Abstract
Background
Patient comfort is a key quality indicator, associated with patient satisfaction and adherence. To effectively audit and improve comfort in endoscopy, comfort is measured using a standardized tool and compared against a benchmark. The St. Paul’s Endoscopic Comfort Score (SPECS) is a validated tool recorded for all endoscopic procedures at St. Paul’s Hospital.
Aims
To establish a SPECS benchmark correlating to acceptable patient comfort during esophagogastroduodenoscopy (EGD) and colonoscopy.
Methods
Between April 1st, 2025, and August 1st, 2025, three stakeholder focus groups (patient, nurse, and physician) were conducted to determine a SPECS threshold that reflect an acceptable level of discomfort during EGD and colonoscopy. Retrospective quantitate data were also collected from procedures performed at St. Paul’s Hospital between January 1, 2021, and December 31, 2023. Using the focus group-derived SPECS threshold, we calculated the proportion of comfortable procedures performed by each physician. Potential benchmarks were explored using three approaches: (1) Percentile-based benchmark - the physician at the 75th percentile sets the benchmark, (2) Average of high performers - mean of the top 25% physicians sets the benchmark, and (3) Achievable Benchmark of Care (ABC), which adjusts performance by procedural volume.
Results
Fourteen physicians, ten nurses, and four patients participated in focus groups.
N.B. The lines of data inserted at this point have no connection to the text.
<file path="config.mk">
export PLATFORM = sky130hd
export DESIGN_NAME = twid16_cmul
export DESIGN_NICKNAME = d
export VERILOG_FILES = /design/src/rtl/twid_pkg.sv /design/src/rtl/twid_prerot.sv /design/src/rtl/twid_cmul.sv /design/src/rtl/twid16_cmul.sv
export SDC_FILE = /design/constraint.sdc
export NUM_CORES = 2
export LEC_CHECK = 0
export BUFFER_PORTS_ARGS = -buffer_cell sky130_fd_sc_hd__buf_2
export CORE_MARGIN = 5
export CORE_UTILIZATION = 62
export DETAILED_ROUTE_END_ITERATION = 7
export GPL_TIMING_DRIVEN = 0
export PLACE_DENSITY = 0.79
export SLEW_MARGIN = 25
export SYNTH_ARGS = -nofsm -noshare
export SYNTH_HDL_FRONTEND = slang
export SYNTH_SLANG_ARGS = --single-unit
</file>
<file path="constraint.sdc">
create_clock -name clk -period 17.2 [get_ports clk]
set_clock_uncertainty 0.15 [all_clocks]
set_input_delay 3.44 -clock clk [delete_from_list [all_inputs] [get_ports clk]]
set_output_delay 3.44 -clock clk [all_outputs]
set_load 0.02 [all_outputs]
</file>
<file path="src/rtl/twid_pkg.sv">
package twid_pkg;

  // Rotation class applied after the optional quarter turn.
  typedef enum logic [1:0] {
    ROT_UNIT = 2'd0,
    ROT_P1   = 2'd1,
    ROT_P2   = 2'd2,
    ROT_P3   = 2'd3
  } rot_e;

  function automatic rot_e rot_of_sel(input logic [2:0] sel);
    return rot_e'(sel[1:0]);
  endfunction

  function automatic logic quarter_of_sel(input logic [2:0] sel);
    return sel[2];
  endfunction

endpackage

</file>
<file path="src/rtl/twid_prerot.sv">
module twid_prerot
  import twid_pkg::*;
#(
  parameter int DW = 16,
  parameter int IW = 19
) (
  input  logic                 clk,
  input  logic                 rst_n,
  input  logic                 in_valid,
  input  logic signed [DW-1:0] in_re,
  input  logic signed [DW-1:0] in_im,
  input  logic [2:0]           in_sel,
  output logic                 s1_valid,
  output logic signed [IW-1:0] s1_a,
  output logic signed [IW-1:0] s1_b,
  output rot_e                 s1_rot
);

  logic                 quarter_turn;
  logic signed [IW-1:0] re_x;
  logic signed [IW-1:0] im_x;
  logic signed [IW-1:0] a_nx;
  logic signed [IW-1:0] b_nx;

  assign quarter_turn = quarter_of_sel(in_sel);
  assign re_x = IW'(in_re);
  assign im_x = IW'(in_im);
  // (a + jb)(-j) = b - ja, kept in guard width so -(-32768) does not wrap
  assign a_nx = quarter_turn ? im_x  : re_x;
  assign b_nx = quarter_turn ? -re_x : im_x;

  always_ff @(posedge clk or negedge rst_n) begin
    if (!rst_n) begin
      s1_valid <= 1'b0;
      s1_a     <= '0;
      s1_b     <= '0;
      s1_rot   <= ROT_UNIT;
    end else begin
      s1_valid <= in_valid;
      if (in_valid) begin
        s1_a   <= a_nx;
        s1_b   <= b_nx;
        s1_rot <= rot_of_sel(in_sel);
      end
    end
  end

endmodule

</file>
<file path="src/rtl/twid_cmul.sv">
module twid_cmul
  import twid_pkg::*;
#(
  parameter int DW    = 16,
  parameter int IW    = 19,
  parameter int CFRAC = 16
) (
  input  logic                 clk,
  input  logic                 rst_n,
  input  logic                 s1_valid,
  input  logic signed [IW-1:0] s1_a,
  input  logic signed [IW-1:0] s1_b,
  input  rot_e                 s1_rot,
  output logic                 out_valid,
  output logic signed [DW-1:0] out_re,
  output logic signed [DW-1:0] out_im
);

  localparam int CW = CFRAC + 2;
  localparam int PW = IW + CW;
  localparam int SH = 30 - CFRAC;

  // cos(pi/8), sin(pi/8), cos(pi/4) scaled by 2^30, then rounded to CFRAC bits
  localparam longint C30 = 64'sd992008094;
  localparam longint S30 = 64'sd410903207;
  localparam longint R30 = 64'sd759250125;
  localparam longint RND = 64'sd1 <<< (SH - 1);
  localparam int K_C   = int'((C30 + RND) >>> SH);
  localparam int K_CPS = int'((C30 + S30 + RND) >>> SH);
  localparam int K_CMS = int'((C30 - S30 + RND) >>> SH);
  localparam int K_R2  = int'((R30 + RND) >>> SH);

  localparam logic signed [PW-1:0] HALF =
    {{(PW-CFRAC){1'b0}}, 1'b1, {(CFRAC-1){1'b0}}};
  localparam logic signed [PW-1:0] SAT_HI = {{(PW-DW+1){1'b0}}, {(DW-1){1'b1}}};
  localparam logic signed [PW-1:0] SAT_LO = {{(PW-DW+1){1'b1}}, {(DW-1){1'b0}}};

  // Constant product by signed-digit recoding: each nonzero digit is one shifted add or subtract.
  function automatic logic signed [PW-1:0] cmul_k(input logic signed [IW-1:0] x,
                                                  input int k);
    logic signed [PW-1:0] xe;
    logic signed [PW-1:0] acc;
    int r;
    xe  = PW'(x);
    acc = '0;
    r   = k;
    for (int i = 0; i <= CW; i++) begin
      if ((r & 3) == 1) begin
        acc = acc + (xe <<< i);
        r   = r - 1;
      end else if ((r & 3) == 3) begin
        acc = acc - (xe <<< i);
        r   = r + 1;
      end
      r = r >>> 1;
    end
    return acc;
  endfunction

  function automatic logic signed [DW-1:0] rnd_sat(input logic signed [PW-1:0] v);
    logic signed [PW-1:0] t;
    t = (v + HALF) >>> CFRAC;
    if (t > SAT_HI) return SAT_HI[DW-1:0];
    if (t < SAT_LO) return SAT_LO[DW-1:0];
    return t[DW-1:0];
  endfunction

  logic                 odd_swap;
  logic signed [IW-1:0] sum_ab;
  logic signed [IW-1:0] dif_ba;
  logic signed [IW-1:0] op_u;
  logic signed [IW-1:0] op_v;
  logic signed [PW-1:0] m_c;
  logic signed [PW-1:0] m_u;
  logic signed [PW-1:0] m_v;
  logic signed [PW-1:0] m_r2a;
  logic signed [PW-1:0] m_r2b;
  logic signed [PW-1:0] pr;
  logic signed [PW-1:0] pi;
  logic signed [DW-1:0] res_re;
  logic signed [DW-1:0] res_im;

  // W^1 and W^3 share the three constants; only operand routing and one sign differ
  assign odd_swap = (s1_rot == ROT_P1);
  assign sum_ab   = s1_a + s1_b;
  assign dif_ba   = s1_b - s1_a;
  assign op_u     = odd_swap ? s1_b : s1_a;
  assign op_v     = odd_swap ? s1_a : s1_b;
  assign m_c      = cmul_k(sum_ab, K_C);
  assign m_u      = cmul_k(op_u, K_CMS);
  assign m_v      = cmul_k(op_v, K_CPS);
  assign m_r2a    = cmul_k(sum_ab, K_R2);
  assign m_r2b    = cmul_k(dif_ba, K_R2);

  always_comb begin
    case (s1_rot)
      ROT_P1: begin
        pr = m_c - m_u;
        pi = m_c - m_v;
      end
      ROT_P3: begin
        pr = m_c - m_u;
        pi = m_v - m_c;
      end
      ROT_P2: begin
        pr = m_r2a;
        pi = m_r2b;
      end
      default: begin
        pr = PW'(s1_a) <<< CFRAC;
        pi = PW'(s1_b) <<< CFRAC;
      end
    endcase
  end

  assign res_re = rnd_sat(pr);
  assign res_im = rnd_sat(pi);

  always_ff @(posedge clk or negedge rst_n) begin
    if (!rst_n) begin
      out_valid <= 1'b0;
      out_re    <= '0;
      out_im    <= '0;
    end else begin
      out_valid <= s1_valid;
      if (s1_valid) begin
        out_re <= res_re;
        out_im <= res_im;
      end
    end
  end

  // idle cycles leave the result registers untouched
  p_hold_r8: assert property (@(posedge clk) disable iff (!rst_n)
    !out_valid |-> ($stable(out_re) && $stable(out_im)));

endmodule

</file>
<file path="src/rtl/twid16_cmul.sv">
module twid16_cmul
  import twid_pkg::*;
#(
  parameter int DW    = 16,
  parameter int GUARD = 3,
  parameter int CFRAC = 16
) (
  input  logic                 clk,
  input  logic                 rst_n,
  input  logic                 in_valid,
  input  logic signed [DW-1:0] in_re,
  input  logic signed [DW-1:0] in_im,
  input  logic [2:0]           in_sel,
  output logic                 out_valid,
  output logic signed [DW-1:0] out_re,
  output logic signed [DW-1:0] out_im
);

  localparam int IW = DW + GUARD;
  localparam logic signed [DW-1:0] MAXV = {1'b0, {(DW-1){1'b1}}};
  localparam logic signed [DW-1:0] MINV = {1'b1, {(DW-1){1'b0}}};

  logic                 s1_valid;
  logic signed [IW-1:0] s1_a;
  logic signed [IW-1:0] s1_b;
  rot_e                 s1_rot;

  twid_prerot #(.DW(DW), .IW(IW)) u_prerot (
    .clk      (clk),
    .rst_n    (rst_n),
    .in_valid (in_valid),
    .in_re    (in_re),
    .in_im    (in_im),
    .in_sel   (in_sel),
    .s1_valid (s1_valid),
    .s1_a     (s1_a),
    .s1_b     (s1_b),
    .s1_rot   (s1_rot)
  );

  twid_cmul #(.DW(DW), .IW(IW), .CFRAC(CFRAC)) u_cmul (
    .clk       (clk),
    .rst_n     (rst_n),
    .s1_valid  (s1_valid),
    .s1_a      (s1_a),
    .s1_b      (s1_b),
    .s1_rot    (s1_rot),
    .out_valid (out_valid),
    .out_re    (out_re),
    .out_im    (out_im)
  );

  // fixed two-cycle latency of the strobe
  p_lat_r1: assert property (@(posedge clk) disable iff (!rst_n)
    in_valid |-> ##2 out_valid);
  p_gap_r1: assert property (@(posedge clk) disable iff (!rst_n)
    !in_valid |-> ##2 !out_valid);

  // identity selector is bit exact
  p_pass_r2: assert property (@(posedge clk) disable iff (!rst_n)
    (in_valid && in_sel == 3'd0) |-> ##2
      (out_re == $past(in_re, 2) && out_im == $past(in_im, 2)));

  // minus-j swap with a saturated negation of the most negative value
  p_negj_r3: assert property (@(posedge clk) disable iff (!rst_n)
    (in_valid && in_sel == 3'd4) |-> ##2
      (out_re == $past(in_im, 2) &&
       out_im == (($past(in_re, 2) == MINV) ? MAXV : -$past(in_re, 2))));

  // equal parts under the eighth turn give a zero imaginary part
  p_eighth_zero_r4: assert property (@(posedge clk) disable iff (!rst_n)
    (in_valid && in_sel == 3'd2 && in_re == in_im) |-> ##2 (out_im == '0));

endmodule

</file>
Each group independently communicated that a SPECS of 0, 1, 2, or 3 would correspond to an acceptable level of discomfort, for both EGD and colonoscopy. A total of 23,585 procedures were analyzed (6,180 EGDs and 17,405 colonoscopies). The number of procedures per physician ranged from 184 to 782 for EGD and 355 to 1,840 for colonoscopy. At the 75th percentile, 95.94% of EGDs and 96.27% of colonoscopies had SPECS <4. The mean proportion of comfortable EGDs and colonoscopies among the top 25% of physicians was 96.76% and 96.78%, respectively. The ABC values were 96.85% for EGDs and 97.07% for colonoscopies.
Conclusions
EGD and colonoscopy are generally well-tolerated procedures. All three benchmarking methods generated similar results, suggesting that over 96% of procedures should have a SPECS < 4. This benchmark can be applied at a site or physician level. Future research is needed to determine generalizability of these results to other centers.